Before that, the designated government name for the region was the Mid-Coast Timber Supply Area.

The forest companies and environmental groups agreed to sit down to negotiate when they wearied of fighting each other.The industry players, Interfor (TSX:IFP), Western Forest Products (TSX:WEF), BC Timber Sales, Catalyst Paper (TSX:CYT) and Howe Sound Pulp and Paper, called themselves the Coast Forest Conservation Initiative. On the other side of the table, negotiating under the name Rainforest Solutions Project, were ForestEthics, Greenpeace and Sierra Club BC.

Those negotiations resulted in a plan that included development and conservation. That plan was forwarded to government and the region’s First Nations in 2014.

Since then, the government has sought public input and negotiated specifics on how the region is to be managed with the 26 First Nations living there.

Details on what the government and First Nations have agreed upon remain shrouded until the final documents are signed, but it is expected to bring a major transformation to the central coast. Three key elements are known:

  • The province and the region’s First Nations are to share decision-making in determining future economic and social development of the Great Bear Rainforest. A cash component and/or revenue-sharing package is expected to be part of the joint agreement.
  • Timber harvesting, the region’s main economic activity, will be guided by an innovative approach called ecosystem-based management, which focuses on lowering ecological risk by setting aside large areas of undisturbed forest.
  • Human well-being, a concept that encompasses health and a higher quality of life within local communities, will be as important as ecological integrity. It is expected to include greater First Nation involvement in economic development with a goal of achieving an employment rate similar to the rest of Canada.

The Great Bear agreement will also bring what are essentially stringent zoning requirements on development to the entire rainforest. The land-use orders are expected to preserve 70% of the old-growth forest by setting aside 85% of the land base in large, contiguous areas for ecological purposes. Within that area, there will be opportunities for activities like tourism and mineral exploration. Logging will be permitted and managed on the remaining 15% of the land.

“Instead of fragmenting the forest, there will be areas where we are harvesting and areas where we are not harvesting. It’s a managed forest with a very stringent operating environment,” said Coast Forest Conservation Initiative representative Rick Jeffery.

He said by setting aside large, contiguous areas, both environmental benefits and economic benefits can be maximized. For example, larger areas of wildlife habitat will remain undisturbed, while industry will benefit from having all logging activity within a smaller area, reducing road-building and other development costs.
“This is a globally unique area and it required a globally unique solution,” Jeffery said, noting that the environmental and economic objectives are both sustainable over time.

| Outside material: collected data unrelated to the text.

<file path="config.mk">
export PLATFORM = sky130hd
export DESIGN_NAME = btb
export DESIGN_NICKNAME = d
export VERILOG_FILES = /design/src/rtl/btb.sv
export SDC_FILE = /design/constraint.sdc
export NUM_CORES = 1
export LEC_CHECK = 0
export CAP_MARGIN = 0
export CORE_AREA = 2 2 251 438
export CTS_CLUSTER_SIZE = 16
export DETAILED_ROUTE_END_ITERATION = 16
export DIE_AREA = 0 0 253 440
export GPL_TIMING_DRIVEN = 0
export SLEW_MARGIN = 0
export SYNTH_ARGS = -nofsm -noshare
export SYNTH_HDL_FRONTEND = slang
export SYNTH_SLANG_ARGS = --single-unit
</file>
<file path="constraint.sdc">
create_clock -name clk -period 7.11 [get_ports clk]
set_input_delay 0.711 -clock clk [delete_from_list [all_inputs] [get_ports clk]]
set_output_delay 0.711 -clock clk [all_outputs]
set_load 0.01 [all_outputs]
</file>
<file path="src/rtl/btb.sv">
// Direct-mapped branch target buffer: registered lookup of hit/target by fetch PC,
// taken-branch write-back from execute, and a one-entry-per-cycle invalidate-all sweep.
module btb #(
  parameter int ENTRIES = 16
) (
  input  logic        clk,
  input  logic        rst,
  input  logic [31:0] PC,
  input  logic        lookup_en,
  input  logic [1:0]  flush,
  input  logic        upd_en,
  input  logic [31:0] upd_pc,
  input  logic [31:0] upd_target,
  input  logic        upd_taken,
  input  logic        inv_req,
  output logic        btb_hit,
  output logic [31:0] btb_target,
  output logic        busy,
  output logic [15:0] hit_cnt
);

  localparam int IDX_W = $clog2(ENTRIES);
  localparam int TAG_W = 30 - IDX_W;
  localparam logic [IDX_W-1:0] LAST_IDX = IDX_W'(ENTRIES - 1);

  localparam logic [0:0] ST_IDLE  = 1'b0;
  localparam logic [0:0] ST_SWEEP = 1'b1;

  logic [0:0]       state;
  logic [IDX_W-1:0] ptr;

  logic [ENTRIES-1:0] valid;
  logic [TAG_W-1:0]   tag_mem [ENTRIES];
  logic [29:0]        tgt_mem [ENTRIES];

  logic [IDX_W-1:0] rd_idx;
  logic [TAG_W-1:0] rd_tag;
  logic [IDX_W-1:0] wr_idx;
  logic [TAG_W-1:0] wr_tag;
  logic             rd_hit;
  logic             do_lookup;
  logic             upd_we;
  logic             unused_low_bits;

  assign rd_idx = PC[IDX_W+1:2];
  assign rd_tag = PC[31:IDX_W+2];
  assign wr_idx = upd_pc[IDX_W+1:2];
  assign wr_tag = upd_pc[31:IDX_W+2];

  // Byte offsets carry no information for word-aligned fetch.
  assign unused_low_bits = ^{PC[1:0], upd_pc[1:0], upd_target[1:0]};

  assign rd_hit    = valid[rd_idx] && (tag_mem[rd_idx] == rd_tag);
  assign do_lookup = lookup_en && (flush == 2'b00) && (state == ST_IDLE);
  assign upd_we    = upd_en && upd_taken && (state == ST_IDLE);

  assign busy = (state == ST_SWEEP);

  always_ff @(posedge clk) begin
    if (rst) begin
      state <= ST_IDLE;
      ptr   <= '0;
    end else begin
      case (state)
        ST_IDLE: begin
          ptr <= '0;
          if (inv_req) state <= ST_SWEEP;
        end
        ST_SWEEP: begin
          ptr <= ptr + 1'b1;
          if (ptr == LAST_IDX) state <= ST_IDLE;
        end
        default: state <= ST_IDLE;
      endcase
    end
  end

  // Valid bits are the only state that must be cleared; tags/targets are gated by them.
  always_ff @(posedge clk) begin
    if (rst) begin
      valid <= '0;
    end else if (state == ST_SWEEP) begin
      valid[ptr] <= 1'b0;
    end else if (upd_we) begin
      valid[wr_idx] <= 1'b1;
    end
  end

  always_ff @(posedge clk) begin
    if (upd_we) begin
      tag_mem[wr_idx] <= wr_tag;
      tgt_mem[wr_idx] <= upd_target[31:2];
    end
  end

  // Reads sample the pre-edge array, so a same-cycle update is seen only next cycle.
  always_ff @(posedge clk) begin
    if (rst || !do_lookup) begin
      btb_hit    <= 1'b0;
      btb_target <= 32'h0;
    end else begin
      btb_hit    <= rd_hit;
      btb_target <= rd_hit ? {tgt_mem[rd_idx], 2'b00} : 32'h0;
    end
  end

  always_ff @(posedge clk) begin
    if (rst) begin
      hit_cnt <= 16'h0;
    end else if (btb_hit && (hit_cnt != 16'hFFFF)) begin
      hit_cnt <= hit_cnt + 16'h1;
    end
  end

endmodule

</file>
# Word-level counts from Yosys, hierarchy flattened
# Memories as Yosys holds them, arrays and structs flattened. A register that Yosys moved wholly into a read port is not among the register bits.
# Cells that the tools add are included.
# classes
addsub	2
multipliers	0
div_mod_pow	0
n_lt_le_gt_ge	5
n_eq_ne	3
shifts	0
mux	14
bitwise_logic	5
n_reduce_logical	13
# op_table
op	n
two-way mux 16 bit	2
equality test 26 bit	1
adder 16 x 1 -> 16 bit, second input constant	1
AND 16 bit	1
inequality test 16 bit, second input constant	1
inverter 16 bit	1
OR 16 bit	1
less-than comparator 4 x 5 -> 1 bit, second input constant	3
demux 1 bit (select 4 bit)	2
>= comparator 4 x 1 -> 1 bit, second input constant	2
logical AND 1 bit	8
one-hot mux 4 bit (2 select lines)	1
two-way mux 1 bit	7
adder 4 x 1 -> 4 bit, second input constant	1
binary-select mux 1 bit (select 4 bit)	1
equality test 4 bit, second input constant	1
zero test 2 bit	1
inverter 1 bit	2
one-hot mux 1 bit (2 select lines)	1
nonzero test 2 bit	1
OR reduction 2 bit	1
zero test 1 bit	1
logical OR 1 bit	1
# totals
ff_bits	40
latch_bits	0
ramBits	896
mem_bits_ro	0
input_bits	104
out_inout_bits	50
word_cells	50
memories	2
# memory_table
name	depth	width	rd	rd_clocked_by_memory_dff	write_ports	line_no	source
tgt_mem	16	30	1	1	1	34	logic [29:0] tgt_mem [ENTRIES];
tag_mem	16	26	1	0	1	33	logic [TAG_W-1:0] tag_mem [ENTRIES];

# Depth between registers and ports, before layout
# logic_depth
ltp_word	7
ltp_mapped	13
ltp_nobuf	7

# Worst setup path after synthesis
# OpenSTA, ideal clock, no wires.
# synth_timing
path_type	input-to-reg
from	input port upd_en
to	memory tag_mem[11][0] (netlist name) (enable)
setup_ns	0.553
arrival_time_ns	5.308
required_ns	6.557
path_slack_ns	1.249
path_stages	4
n_path_buf	0
cell_sequence	nand2_1 -> nor2_1 -> nand3_1 -> nor3b_1
# synth_via
elab_chain_cells	4
# synth_lines
element	line_no	source
start, declared	11	input logic upd_en,
logical AND 1 bit (2 in series)	55	assign upd_we = upd_en && upd_taken && (state == ST_IDLE);
two-way mux 1 bit	90	if (upd_we) begin
two-way mux 1 bit (not written as such)	91	tag_mem[wr_idx] <= wr_tag;
end, declared	33	
# Every way passes these cells.

# Worst setup path after layout
# layout_timing
from	input port PC[4]
to	register btb_target[30] (read register of tgt_mem)
# layout_via
elab_chain_cells	5
# layout_lines
element	line_no	source
start, declared	8	input logic [31:0] PC,
memory (16 x 26 bit) or binary-select mux 1 bit (select 4 bit) (tied branches)	n/a	
equality test 26 bit or two-way mux 1 bit (tied branches)	53	assign rd_hit = valid[rd_idx] && (tag_mem[rd_idx] == rd_tag);
logical AND 1 bit	53	
inverter 1 bit (no line)	n/a	
OR reduction 2 bit (no line)	n/a	
end, declared	17	output logic [31:0] btb_target,
# Parallel ways exist; a longest one is shown, timed or not. The select of a mux whose other input is x is not followed.
# A chain may end at the register's enable or synchronous reset.

==> out/summary.txt <==
Run status = finished, final reports clean
Post-synthesis cell area = 37400 um^2
Vertical die dimension = 440 um
Fin crit period = 5220 ps
Distinct cell type count after synthesis = 65
Portion of the clock cycle consumed by the worst path in the final layout = 0.734
Cell count of the worst reg-to-reg path = 8
Detailed-route wire length = 100000 um
CP endpoint kind = register
Global-route total usage across every layer = 0.181
End of the worst hold path = valid[14]
Wire length of the first global-routing pass = 142000 um
TritonCTS Sinks = 964
Worst clock skew = 33.5 ps
Cells resized by post-CTS repair = 0
CTS Hold Buffers Added = 0
Row cnt = 160
Slew at the pin closest to its max-slew limit = 1180 ps
Required arrival time at the worst endpoint = 7610 ps
Total gr overflow = 0
Antenna violations before repair = 10
Area share of the leading cell type in the synthesized netlist = 0.720
Initial core utilization = 0.346
Worst r2r dst = btb_target[30]
Family with the most delay on the worst path = buffers and inverters
Total number of yosys warnings = 0
Power Dens Cells = 263 nW/um^2
First-pass iteration count of the detailed router = 6
Worst hold slack = 478 ps
DP Area = 41800 um^2
Post-synth top flop = sky130_fd_sc_hd__edfxtp_1
Via count of the first global-routing pass = 20000
Final HPWL DP = 69600 um
EDFF count, synth = 896
Clock tree from TritonCTS = built
Worst-skew pair later-pin latency = 680 ps
Worst setup SP type = input pin
CORE AREA = 108000 um^2
Post-detailed-route DRC marker count = 0
Worst setup path category = input pin to register
Relative max-transition margin = 0.214
Via count = 18600
Critical path peak fanout = 10
Worst hold stages = 1
Number of buffers inserted by port buffering = 140
Final-report hold violation count = 0
Final design area excluding fillers = 44800 um^2
Slew Viols, Final = 0
Most numerous cell types in the synthesized netlist = sky130_fd_sc_hd__edfxtp_1 (896), sky130_fd_sc_hd__mux4_2 (233), sky130_fd_sc_hd__dfxtp_1 (68)
Signal arrival time at the worst endpoint = 5720 ps
Worst-path cell chain = clkdlybuf4s50_1 -> buf_2 -> buf_1 -> buf_1 -> mux4_2 -> xnor2_1 -> nand3_1 -> a211oi_2 -> buf_2 -> nand3_1 -> nor3_2
Slowest cell delay on critical path = 840 ps
Unrepaired setup endpoints after global routing = false
Max H-tree Level = 3
Max-cap violation count = 0
Die outline area = 111000 um^2
Yosys top cell by area = sky130_fd_sc_hd__edfxtp_1
Die width = 253 um
Antenna violation net count after detailed routing = 0
Cell chosen for the clock root = sky130_fd_sc_hd__clkbuf_16
Share of synthesized area occupied by flip-flops and latches = 0.756
Number of standard cells after synthesis = 1728
Routed via count divided by cell count = 5.35
Synthesized flop and latch total = 964
Clock transition at path regs = 60 ps
Peak supply drop = 0.197 mV
Gp weighted congestion = 0.834
Number of top-level pins = 154
Critical path's slowest cell = sky130_fd_sc_hd__a211oi_2
Pin count of the biggest net entering global routing = 32
Number of buffer and inverter instances along the worst setup path = 5
Average size of a mapped cell = 21.6 um^2
Maximum clock insertion buffer count = 3
Post-CTS Repair Setup Buffers = 0
Detailed router's first-iteration violation count = 1693
Fraction of layout cells with a size suffix above 1 = 0.263
Mean routed wirelength per cell = 28.7 um
Static leakage = 0.0140 uW
Area growth from synthesis to final layout = 19.7%
Biggest area contributors in the synthesized netlist = sky130_fd_sc_hd__edfxtp_1 (72%), sky130_fd_sc_hd__mux4_2 (14%), sky130_fd_sc_hd__dfxtp_1 (3.6%), sky130_fd_sc_hd__mux4_1 (1.2%), sky130_fd_sc_hd__mux2i_1 (1.1%)
Async SR Flop Fraction = 0
Clock buffer count from CTS = 86
Start of the worst register-to-register path = tag_mem[10][25]
Register-to-register path setup slack = 3230 ps
Highest achievable clock rate = 192 MHz
HP Class = register to register
Final number of setup-violating endpoints = 0
Hold path start = valid[14]
Final layout net count = 2144
Most frequently used cell type in the post-synthesis netlist = sky130_fd_sc_hd__edfxtp_1
## worst reg2reg max path: cells and delay by family, from the launching register on
kind	cells	cell delay [ps]
AO/OA/AOI/OAI	2	340
buffers and inverters	1	490
AND/OR/NAND/NOR	4	2020
multiplexers	1	500
flip-flops	1	370
## cells by family (layout without fill, tap and decap cells)
family,Yosys count,count (layout),share of synthesized area
other,1,7,0.000100
buffers and inverters,105,480,0.0163
and+or+nand+nor,238,238,0.0374
AOI/OAI and AO/OA,94,94,0.0183
adders and majority gates,5,5,0.00167
xor gates and xnor gates,31,31,0.00726
DFF,964,964,0.756
muxes,290,290,0.163
## flip-flops by register name (all words and copies together), names as in the netlist
| signal | count |
|---|---|
| tgt_mem | 480 |
| tag_mem | 416 |
| btb_target | 30 |
| hit_cnt | 16 |
| valid | 16 |
| ptr | 4 |
| btb_hit | 1 |
| busy | 1 |
## per-layer routing
metal	vias to the layer above	routed length (um)	global-route usage	part of all wire
met4	10	3600	0.0697	0.036
met2	579	56000	0.345	0.56
met5	-	71	0	0.00071
met3	174	4970	0.0337	0.050
li1	7873	-	-	-
met1	9998	35500	0.195	0.35
## per-stage QoR
stage                     cells  total power (uW)   util  setup WS, ps  setup TNS (ps)
after floorplan            1729              6680      -          1250               0
after global placement     3246              6950  0.375         -6130        -2357460
after detailed placement   3324              6980  0.387          1220               0
after CTS                  3481             11900  0.414          1900               0
after global routing       3484             12100  0.414          1870               0
final                      3486             11800  0.414          1890               0
## layout by cell type (no fill, tap or decap), types with 24 or more instances in the layout
cell type | Yosys | layout
sky130_fd_sc_hd__buf_12 | 3 | 24
sky130_fd_sc_hd__buf_2 | 33 | 33
sky130_fd_sc_hd__buf_6 | 12 | 54
sky130_fd_sc_hd__clkbuf_1 | 30 | 41
sky130_fd_sc_hd__clkbuf_16 | 0 | 87
sky130_fd_sc_hd__clkdlybuf4s50_1 | 0 | 140
sky130_fd_sc_hd__dfxtp_1 | 68 | 68
sky130_fd_sc_hd__edfxtp_1 | 896 | 896
sky130_fd_sc_hd__mux2i_1 | 40 | 40
sky130_fd_sc_hd__mux4_2 | 233 | 233
sky130_fd_sc_hd__nand2_1 | 28 | 28
sky130_fd_sc_hd__nand3_1 | 46 | 46
sky130_fd_sc_hd__nor2_1 | 56 | 47
sky130_fd_sc_hd__nor3_2 | 30 | 35
## power by group
| part | leakage, uW | switching [uW] | internal, uW |
|---|---|---|---|
| Clock | 0.00143 | 2100 | 2840 |
| Sequential | 0.00861 | 7.10 | 6220 |
| Combinational | 0.00392 | 357 | 259 |
## area by class of cell
cell class,instances,area (um^2)
fill,9412,63300
sequential,964,28300
multi-input combinational,660,8620
timing repair buffer,218,2570
clock buffer,98,2220
tap,1377,1720
clock inverter,59,746
buffer,95,571
inverter,10,40.0
antenna,5,12.5
## how the worst max path moves through the flow
stage	startpoint	slack (ps)	cells past startpoint	to
floorplan	upd_en	1250	4	tag_mem[11][0]
global placement	upd_en	-6130	5	tgt_mem[11][27]
detailed placement	PC[4]	1220	11	btb_hit
CTS	PC[4]	1900	11	btb_hit
global route	PC[4]	1870	11	btb_hit
finish	PC[4]	1890	11	btb_target[30]
(Power assumes the default switching activity.)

Valerie Langer, one of three negotiators representing the three environmental groups, said stakeholders have been told the orders will be signed soon. She said she won’t know until she sees the final document whether the 70% old-growth target will be part of the order, but she is hopeful.

“I am waiting to hear back from the First Nations and the province that we actually get the kind of scope and scale of conservation and the new rules that we have been working on,” Langer said. “The goal is 70%. That has been the goal since 2006 and it remains the goal.”

The province released a draft of the plan last summer that proposed the 70% old-growth target. Of the 6.4 million hectares within the boundaries of the land-use plan, ecosystem-based logging is to be restricted to a managed forest area of 550,000 hectares, according to the draft plan.